**Data section**:
**config.mk**
```make
export PLATFORM = sky130hd
export DESIGN_NAME = ldsc_top
export DESIGN_NICKNAME = d
export VERILOG_FILES = /design/src/core/ldsc_pkg.sv /design/src/core/ldsc_top.sv
export SDC_FILE = /design/constraint.sdc
export NUM_CORES = 1
export LEC_CHECK = 0
export BUFFER_PORTS_ARGS = -buffer_cell sky130_fd_sc_hd__buf_2
export CORE_MARGIN = 2
export CORE_UTILIZATION = 50
export DETAILED_ROUTE_END_ITERATION = 12
export PLACE_DENSITY = 0.67
export SETUP_SLACK_MARGIN = 0.4
export SYNTH_ARGS = -nofsm -noshare
export SYNTH_HDL_FRONTEND = slang
export SYNTH_SLANG_ARGS = --single-unit
```
**constraint.sdc**
```tcl
create_clock -name sys_clk -period 4.2 [get_ports sys_clk]
set_clock_uncertainty 0.05 [all_clocks]
set_input_delay 0.42 -clock sys_clk [delete_from_list [all_inputs] [get_ports sys_clk]]
set_output_delay 0.42 -clock sys_clk [all_outputs]
set_load 0.005 [all_outputs]
```
**src/core/ldsc_pkg.sv**
```systemverilog
// package: constants and types for the load diagnostic and sense control block
package ldsc_pkg;

    // -----------------------------------------------------------------
    // register map (word addresses on the plain port)
    // -----------------------------------------------------------------
    localparam logic [3:0] ADDR_CH0_CONFIG = 4'h0;
    localparam logic [3:0] ADDR_CH1_CONFIG = 4'h1;
    localparam logic [3:0] ADDR_GENERAL    = 4'h2;
    localparam logic [3:0] ADDR_OVERCUR    = 4'h3;
    localparam logic [3:0] ADDR_FAULT_CH0  = 4'h4;
    localparam logic [3:0] ADDR_FAULT_CH1  = 4'h5;
    localparam logic [3:0] ADDR_STATUS     = 4'h6;

    // -----------------------------------------------------------------
    // field positions
    // -----------------------------------------------------------------
    localparam int CFG_DIR_DIS_BIT   = 5;
    localparam int CFG_OS_DIS_BIT    = 6;
    localparam int CFG_OLOFF_DIS_BIT = 7;
    localparam int CFG_ON_OPEN_LOAD_DISABLE_BIT  = 8;
    localparam int CFG_FAST_SLEW_BIT = 0;
    localparam int GEN_SENSE0_BIT    = 0;
    localparam int GEN_SENSE1_BIT    = 1;
    localparam int GEN_TH_EN_BIT     = 2;
    localparam int OCR_RATIO_BIT     = 0;
    localparam int FLT_OS_BIT        = 0;
    localparam int FLT_OLOFF_BIT     = 1;
    localparam int FLT_OLON_BIT      = 2;

    // -----------------------------------------------------------------
    // reset values
    // -----------------------------------------------------------------
    localparam logic [15:0] RST_CONFIG  = 16'h0000;
    localparam logic [15:0] RST_GENERAL = 16'h0000;
    localparam logic [15:0] RST_OVERCUR = 16'h0000;

    // -----------------------------------------------------------------
    // timing
    // -----------------------------------------------------------------
    localparam int  CLK_PERIOD_PS     = 4000;
    localparam longint OLLED_PERIOD_MS = 150;
    localparam longint OLLED_CYCLES   = (OLLED_PERIOD_MS * 64'd1000000000) / CLK_PERIOD_PS;
    localparam int  SETTLE_NS         = 40;
    localparam int  SETTLE_CYCLES     = (SETTLE_NS * 1000 + CLK_PERIOD_PS - 1) / CLK_PERIOD_PS;
    localparam logic [1:0] SEL_CH0    = 2'h1;
    localparam logic [1:0] SEL_CH1    = 2'h2;
    localparam logic [1:0] SEL_TEMP   = 2'h3;
    localparam logic [1:0] SEL_NONE   = 2'h0;

    // -----------------------------------------------------------------
    // types
    // -----------------------------------------------------------------
    typedef enum logic [1:0]
    {
        SNS_IDLE   = 2'b00,
        SNS_SETTLE = 2'b01,
        SNS_VALID  = 2'b10,
        SNS_HOLD   = 2'b11
    } ldsc_sns_state_t;

    typedef struct packed
    {
        logic os_over_thr;
        logic oloff_over_thr;
        logic olon_under_thr;
    } ldsc_comp_t;

    typedef struct packed
    {
        logic on_open_load_flag;
        logic off_open_load_flag;
        logic short_to_supply_flag;
    } ldsc_flags_t;

endpackage

```
**src/core/ldsc_top.sv**
```systemverilog
// module: per-channel load diagnostics, fault latching and sense control
`timescale 1ns/10ps
`default_nettype none

module ldsc_top
    import ldsc_pkg::*;
#(
    parameter longint OLLED_CYC = OLLED_CYCLES,
    parameter int     SNS_W     = 12
)
(
    // clock and reset
    input  wire logic              sys_clk,
    input  wire logic              sys_rst,
    // register port
    input  wire logic [3:0]        reg_addr,
    input  wire logic [15:0]       reg_wdata,
    input  wire logic              reg_wr,
    input  wire logic              reg_rd,
    output logic      [15:0]       reg_rdata,
    // channel control sources
    input  wire logic [1:0]        direct_in,
    input  wire logic [1:0]        pwm_on,
    // analog comparator results per channel (asynchronous)
    input  wire ldsc_comp_t [1:0]  comp_in,
    input  wire logic [1:0]        oc_window,
    // sense sample values
    input  wire logic [SNS_W-1:0]  cur_sense0,
    input  wire logic [SNS_W-1:0]  cur_sense1,
    input  wire logic [SNS_W-1:0]  temp_sense,
    // outputs
    output logic      [1:0]        chan_on,
    output logic                   fault_pin_n,
    output logic                   sense_valid_pin_n,
    output logic      [SNS_W-1:0]  sense_out,
    output logic      [1:0]        sense_ratio_low,
    output logic                   sense_enable
);

    // -----------------------------------------------------------------
    // registers
    // -----------------------------------------------------------------
    logic [15:0]        channel_config_reg [2];
    logic [15:0]        general_config_reg;
    logic [15:0]        overcurrent_config_reg;
    ldsc_flags_t [1:0]  fault_flags_reg;

    always_ff @(posedge sys_clk)
    begin
        if (sys_rst)
        begin
            channel_config_reg[0]  <= RST_CONFIG;
            channel_config_reg[1]  <= RST_CONFIG;
            general_config_reg     <= RST_GENERAL;
            overcurrent_config_reg <= RST_OVERCUR;
        end
        else if (reg_wr)
        begin
            if (reg_addr == ADDR_CH0_CONFIG)
                channel_config_reg[0] <= reg_wdata;
            else if (reg_addr == ADDR_CH1_CONFIG)
                channel_config_reg[1] <= reg_wdata;
            else if (reg_addr == ADDR_GENERAL)
                general_config_reg <= reg_wdata;
            else if (reg_addr == ADDR_OVERCUR)
                overcurrent_config_reg <= reg_wdata;
        end
    end

    // -----------------------------------------------------------------
    // input synchronisers: three stages, change taken when 2 and 3 agree
    // -----------------------------------------------------------------
    logic [4:0] sync1 [2];
    logic [4:0] sync2 [2];
    logic [4:0] sync3 [2];
    logic [4:0] clean [2];

    always_ff @(posedge sys_clk)
    begin
        for (int c = 0; c < 2; c++)
        begin
            if (sys_rst)
            begin
                sync1[c] <= 5'h00;
                sync2[c] <= 5'h00;
                sync3[c] <= 5'h00;
                clean[c] <= 5'h00;
            end
            else
            begin
                sync1[c] <= {direct_in[c], oc_window[c], comp_in[c]};
                sync2[c] <= sync1[c];
                sync3[c] <= sync2[c];
                for (int b = 0; b < 5; b++)
                    if (sync2[c][b] == sync3[c][b])
                        clean[c][b] <= sync3[c][b];
            end
        end
    end

    // -----------------------------------------------------------------
    // per-channel diagnostics
    // -----------------------------------------------------------------
    logic [1:0]  chan_on_d;
    logic [1:0]  turn_off;
    logic [1:0]  turn_on;
    logic [1:0]  live_fault;
    logic [1:0]  olon_event;
    logic [1:0]  olon_event_ok;
    logic [1:0]  olon_ok_seen;
    logic [63:0] olled_cnt [2];
    logic [1:0]  olled_due;
    logic [1:0]  olon_live;
    logic [1:0]  rd_fault;
    logic        low_ratio;

    assign low_ratio = overcurrent_config_reg[OCR_RATIO_BIT];

    always_comb
    begin
        for (int c = 0; c < 2; c++)
        begin
            // internal source when direct input disabled
            chan_on[c] = channel_config_reg[c][CFG_DIR_DIS_BIT] ? pwm_on[c]
                                                                : clean[c][4];
            turn_off[c]  = chan_on_d[c] & ~chan_on[c];
            turn_on[c]   = ~chan_on_d[c] & chan_on[c];
            olled_due[c] = (olled_cnt[c] >= 64'(OLLED_CYC));
            rd_fault[c]  = reg_rd && (reg_addr == (c == 0 ? ADDR_FAULT_CH0 : ADDR_FAULT_CH1));
            // low ratio: sampled at turnoff only with fast slew
            olon_event[c] = low_ratio && channel_config_reg[c][CFG_FAST_SLEW_BIT]
                            && !channel_config_reg[c][CFG_ON_OPEN_LOAD_DISABLE_BIT]
                            && turn_off[c]
                            && (channel_config_reg[c][CFG_DIR_DIS_BIT] ? olled_due[c]
                                                                       : 1'b1);
            olon_event_ok[c] = olon_event[c] && !clean[c][0];
            // high ratio continuous check during on state
            olon_live[c] = !low_ratio && chan_on[c] && clean[c][0]
                           && !channel_config_reg[c][CFG_ON_OPEN_LOAD_DISABLE_BIT];
            live_fault[c] =
                (!chan_on[c] && clean[c][2] && !channel_config_reg[c][CFG_OS_DIS_BIT])
             || (!chan_on[c] && clean[c][1] && !channel_config_reg[c][CFG_OLOFF_DIS_BIT])
             || olon_live[c];
        end
    end

    // periodic check timer; runs also at full duty
    always_ff @(posedge sys_clk)
    begin
        for (int c = 0; c < 2; c++)
        begin
            if (sys_rst)
                olled_cnt[c] <= 64'h0;
            else if (olon_event[c])
                olled_cnt[c] <= 64'h0;
            else if (!olled_due[c])
                olled_cnt[c] <= olled_cnt[c] + 64'h1;
        end
    end

    always_ff @(posedge sys_clk)
    begin
        if (sys_rst)
            chan_on_d <= 2'b00;
        else
            chan_on_d <= chan_on;
    end

    // latched flags; a set in the read cycle wins
    always_ff @(posedge sys_clk)
    begin
        for (int c = 0; c < 2; c++)
        begin
            if (sys_rst)
            begin
                fault_flags_reg[c] <= '0;
                olon_ok_seen[c]    <= 1'b0;
            end
            else
            begin
                // short to supply: detected only while off, never turns off
                if (!chan_on[c] && clean[c][2] && !channel_config_reg[c][CFG_OS_DIS_BIT])
                    fault_flags_reg[c].short_to_supply_flag <= 1'b1;
                else if (rd_fault[c])
                    fault_flags_reg[c].short_to_supply_flag <= 1'b0;
                if (!chan_on[c] && clean[c][1] && !channel_config_reg[c][CFG_OLOFF_DIS_BIT])
                    fault_flags_reg[c].off_open_load_flag <= 1'b1;
                else if (rd_fault[c])
                    fault_flags_reg[c].off_open_load_flag <= 1'b0;
                if (olon_live[c] || (olon_event[c] && clean[c][0]))
                    fault_flags_reg[c].on_open_load_flag <= 1'b1;
                else if (rd_fault[c])
                begin
                    if (!low_ratio && !chan_on[c])
                        fault_flags_reg[c].on_open_load_flag <= 1'b0;
                    else if (!low_ratio && !clean[c][0])
                        fault_flags_reg[c].on_open_load_flag <= 1'b0;
                    else if (low_ratio && olon_ok_seen[c])
                        fault_flags_reg[c].on_open_load_flag <= 1'b0;
                end
                if (olon_event_ok[c])
                    olon_ok_seen[c] <= 1'b1;
                else if (olon_event[c] || rd_fault[c])
                    olon_ok_seen[c] <= 1'b0;
            end
        end
    end

    always_ff @(posedge sys_clk)
    begin
        if (sys_rst)
            fault_pin_n <= 1'b1;
        else
            fault_pin_n <= ~(|live_fault);
    end

    // -----------------------------------------------------------------
    // sense control
    // -----------------------------------------------------------------
    ldsc_sns_state_t   sns_state;
    logic [7:0]        settle_cnt;
    logic [1:0]        sel;
    logic [1:0]        sel_d;
    logic              sel_ch;
    logic              th_mode;
    logic              oc_act;
    logic [SNS_W-1:0]  held;
    logic [SNS_W-1:0]  live_cur;

    assign sel     = {general_config_reg[GEN_SENSE1_BIT], general_config_reg[GEN_SENSE0_BIT]};
    assign sel_ch  = (sel == SEL_CH1);
    assign th_mode = general_config_reg[GEN_TH_EN_BIT];
    assign oc_act  = sel_ch ? clean[1][3] : clean[0][3];
    assign live_cur = sel_ch ? cur_sense1 : cur_sense0;
    assign sense_ratio_low = {low_ratio, low_ratio};
    assign sense_enable = ~oc_act;

    always_ff @(posedge sys_clk)
    begin
        if (sys_rst)
        begin
            sns_state  <= SNS_IDLE;
            settle_cnt <= 8'h00;
            held       <= '0;
            sel_d      <= SEL_NONE;
        end
        else
        begin
            sel_d <= sel;
            if (sel != sel_d)
            begin
                sns_state <= SNS_IDLE;
                held      <= '0;
            end
            else if (oc_act)
                sns_state <= SNS_IDLE;
            else
            begin
                case (sns_state)
                    SNS_IDLE, SNS_HOLD:
                        if (chan_on[sel_ch] && (sel == SEL_CH0 || sel == SEL_CH1))
                        begin
                            sns_state  <= SNS_SETTLE;
                            settle_cnt <= 8'h00;
                        end
                    SNS_SETTLE:
                        if (!chan_on[sel_ch])
                            sns_state <= SNS_IDLE;
                        else if (settle_cnt >= 8'(SETTLE_CYCLES - 1))
                            sns_state <= SNS_VALID;
                        else
                            settle_cnt <= settle_cnt + 8'h01;
                    SNS_VALID:
                    begin
                        // keep the last on-state sample, not the off value
                        if (chan_on[sel_ch])
                            held <= live_cur;
                        if (!chan_on[sel_ch])
                            sns_state <= th_mode ? SNS_HOLD : SNS_IDLE;
                    end
                    default:
                        sns_state <= SNS_IDLE;
                endcase
            end
        end
    end

    always_ff @(posedge sys_clk)
    begin
        if (sys_rst)
        begin
            sense_out         <= '0;
            sense_valid_pin_n <= 1'b1;
        end
        else
        begin
            sense_valid_pin_n <= ~(sns_state == SNS_VALID) | oc_act;
            if (sel == SEL_TEMP)
                sense_out <= temp_sense;
            else if (oc_act || sel == SEL_NONE)
                sense_out <= '0;
            else if (sns_state == SNS_VALID)
                sense_out <= live_cur;
            else if (sns_state == SNS_HOLD)
                sense_out <= held;
            else
                sense_out <= '0;
        end
    end

    // -----------------------------------------------------------------
    // register read-back, one cycle after the strobe
    // -----------------------------------------------------------------
    always_ff @(posedge sys_clk)
    begin
        if (sys_rst)
            reg_rdata <= 16'h0000;
        else if (reg_rd)
        begin
            if (reg_addr == ADDR_CH0_CONFIG)
                reg_rdata <= channel_config_reg[0];
            else if (reg_addr == ADDR_CH1_CONFIG)
                reg_rdata <= channel_config_reg[1];
            else if (reg_addr == ADDR_GENERAL)
                reg_rdata <= general_config_reg;
            else if (reg_addr == ADDR_OVERCUR)
                reg_rdata <= overcurrent_config_reg;
            else if (reg_addr == ADDR_FAULT_CH0)
                reg_rdata <= {13'h0000, fault_flags_reg[0]};
            else if (reg_addr == ADDR_FAULT_CH1)
                reg_rdata <= {13'h0000, fault_flags_reg[1]};
            else if (reg_addr == ADDR_STATUS)
                reg_rdata <= {11'h000, sns_state, fault_pin_n, chan_on};
            else
                reg_rdata <= 16'h0000;
        end
        else
            reg_rdata <= 16'h0000;
    end

endmodule

`default_nettype wire

```
==> Flow_metrics.wiki <==
{| class="wikitable"
! Metric !! Value
|-
| Setup tns final || 0 ns
|-
| Post-synthesis instance total || ~1100
|-
| Count of buffering cells on the critical path with inverters included || 2
|-
| Total of flip-flops plus latches after synthesis || 296
|-
| Port bufs || between 100 and 150
|-
| Leak || between 5 and 6 nW
|-
| Initial DRC count || roughly 460
|-
| Commonest non-fill, non-tap cells in the layout || 170 x edfxtp_1, 126 x dfxtp_1, 120 x nand2_1
|-
| Number of filler instances in the final layout || a little over 2000
|-
| Routed wire length per instance || 15.2 um
|-
| Fraction of final layout cells with drive strength greater than 1 || 16.2%
|-
| Hold-fix buffers, CTS || 0
|-
| Total number of clock tree sinks || around 300
|-
| Critical Path Sink Type || flip-flop
|-
| Tightest Hold Check Type || in2reg
|-
| Starting utilization of the core area || about half
|-
| Clk_lat worst skew || between 0.5 and 0.6 ns
|-
| Residual overflow from global routing || 0
|-
| Area of combinational cells with multiple inputs || approximately 4700 um^2
|-
| Share of the cycle needed by the critical path after routing || 70.9%
|-
| Area contributors post-synth || edfxtp_1 41%, dfxtp_1 20%, nand2_1 3.6%
|-
| Total Routed Length || 24400 um
|-
| Cells traversed along the worst timing path || inv_1 -> ha_1 -> buf_4 -> mux2_1 -> nor3_1 -> o21ai_0 -> a21oi_1
|-
| Cts repair resizes || 0
|-
| Setup violators final || 0
|-
| Die area || ~26000 um^2
|-
| Pre-Repair DR Iteration Count || 4
|-
| Number of CTS-inserted buffers || 30
|-
| Total via count after detailed routing || roughly 8200
|-
| Buffer depth of the longest clock path || 3
|-
| Core outline area || ~24000 um^2
|-
| Slew at the pin closest to its max-slew limit || between 1 and 1.5 ns
|-
| Number of pins exceeding their max-slew limit in the final report || 0
|-
| Antenna violations before repair || 1
|-
| Sequential share of the synthesized area || between 60% and 70%
|-
| Max Clk Rate || roughly 340 MHz
|-
| Number of max-capacitance violations reported || 0
|-
| Detail Placement HPWL || 16300 um
|-
| Placer Congestion || ~0.82
|-
| Synthesized area || around 12000 um^2
|-
| Share of Yosys cell area claimed by the top area cell type || 41.3%
|-
| Worst-case setup slack after placement || about 1.3 ns
|-
| Leading cell type in the layout, fill and taps excluded || edfxtp_1
|-
| Post-CTS clock slew at the launch and capture registers of the worst setup and hold paths || 0.06 ns
|-
| Setup repair after global routing missed its margin || no
|-
| Max FO, Critical Path || 14
|-
| Sort of element at the start of the critical path || flip-flop
|-
| Remaining DRCs || 0
|-
| Pin count of the biggest net entering global routing || 66
|-
| Ratio of routed vias to standard cells || 5.13
|-
| Netlist cell types || slightly above 70
|-
| Cell taking the most area after synthesis || edfxtp_1
|-
| Chip width || ~160 um
|-
| Cell Pwr Density || approximately 430 nW/um^2
|-
| Run status || finished, final reports clean
|-
| I/O pin count || ~110
|-
| Wire length of the first global-routing pass || ~40000 um
|-
| Highest-delay cell along the critical path || nor3_1
|-
| Total routing resource utilization after global routing || around a fifth
|-
| TritonCTS clock tree || built
|-
| Average instance area after synthesis || about 12 um^2
|-
| Final critical path time including I/O delays and setup || ~3.0 ns
|-
| Via count of the first global-routing pass || 7943
|-
| Fin worst setup slack || 1.22 ns
|-
| Footprint of the flip-flops and latches || ~7600 um^2
|-
| Clock tree root buffer cell || clkbuf_16
|-
| Worst Hold Margin || 0.0364 ns
|-
| Number of synthesized flops with an enable pin || between 150 and 200
|-
| Critical Setup Path Class || reg2reg
|-
| Number of flip-flops under the largest register name || 128
|-
| Number of nets in the finished design || between 1000 and 1500
|-
| Number of warning messages in the yosys log || 0
|-
| CP required || between 4 and 5 ns
|-
| IR drop worst, VDD || approximately 270 uV
|-
| Delay of the slowest critical-path stage || ~0.9 ns
|-
| Max transition margin || approximately a fifth
|-
| Number of buffers added for setup after CTS || 0
|-
| CTS HTree Levels || 1
|-
| Post-detailed-route count of antenna-violating nets || 0
|-
| Fraction of synthesis flops using an asynchronous set or reset pin || 0%
|-
| Top delay family on crit path || simple AND/OR/NAND/NOR gates
|-
| Critical path arrival || 3.38 ns
|-
| Row count || 57
|-
| Most common flop cell mapped by yosys || edfxtp_1
|-
| Final antenna diode count || 0
|-
| Area grow syn2layout || 17.3%
|-
| Floorplan die height || approximately 160 um
|-
| Final hold violation count || 0
|}
-- layer usage --
layer	wire length (um)	up-vias	track usage, %	share of wire (%)
li1	-	4127	-	-
met2	11500	207	31.5	47
met4	297	2	4.06	1.2
met3	1480	27	3.39	6.1
met5	13	-	0	0.053
met1	11100	3842	26.4	46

**Task details**: Pull each line holding "with" out of the listing.

**Output of the exercise**:
            // low ratio: sampled at turnoff only with fast slew
| Count of buffering cells on the critical path with inverters included || 2
| Fraction of final layout cells with drive strength greater than 1 || 16.2%
| Area of combinational cells with multiple inputs || approximately 4700 um^2
| Number of synthesized flops with an enable pin || between 150 and 200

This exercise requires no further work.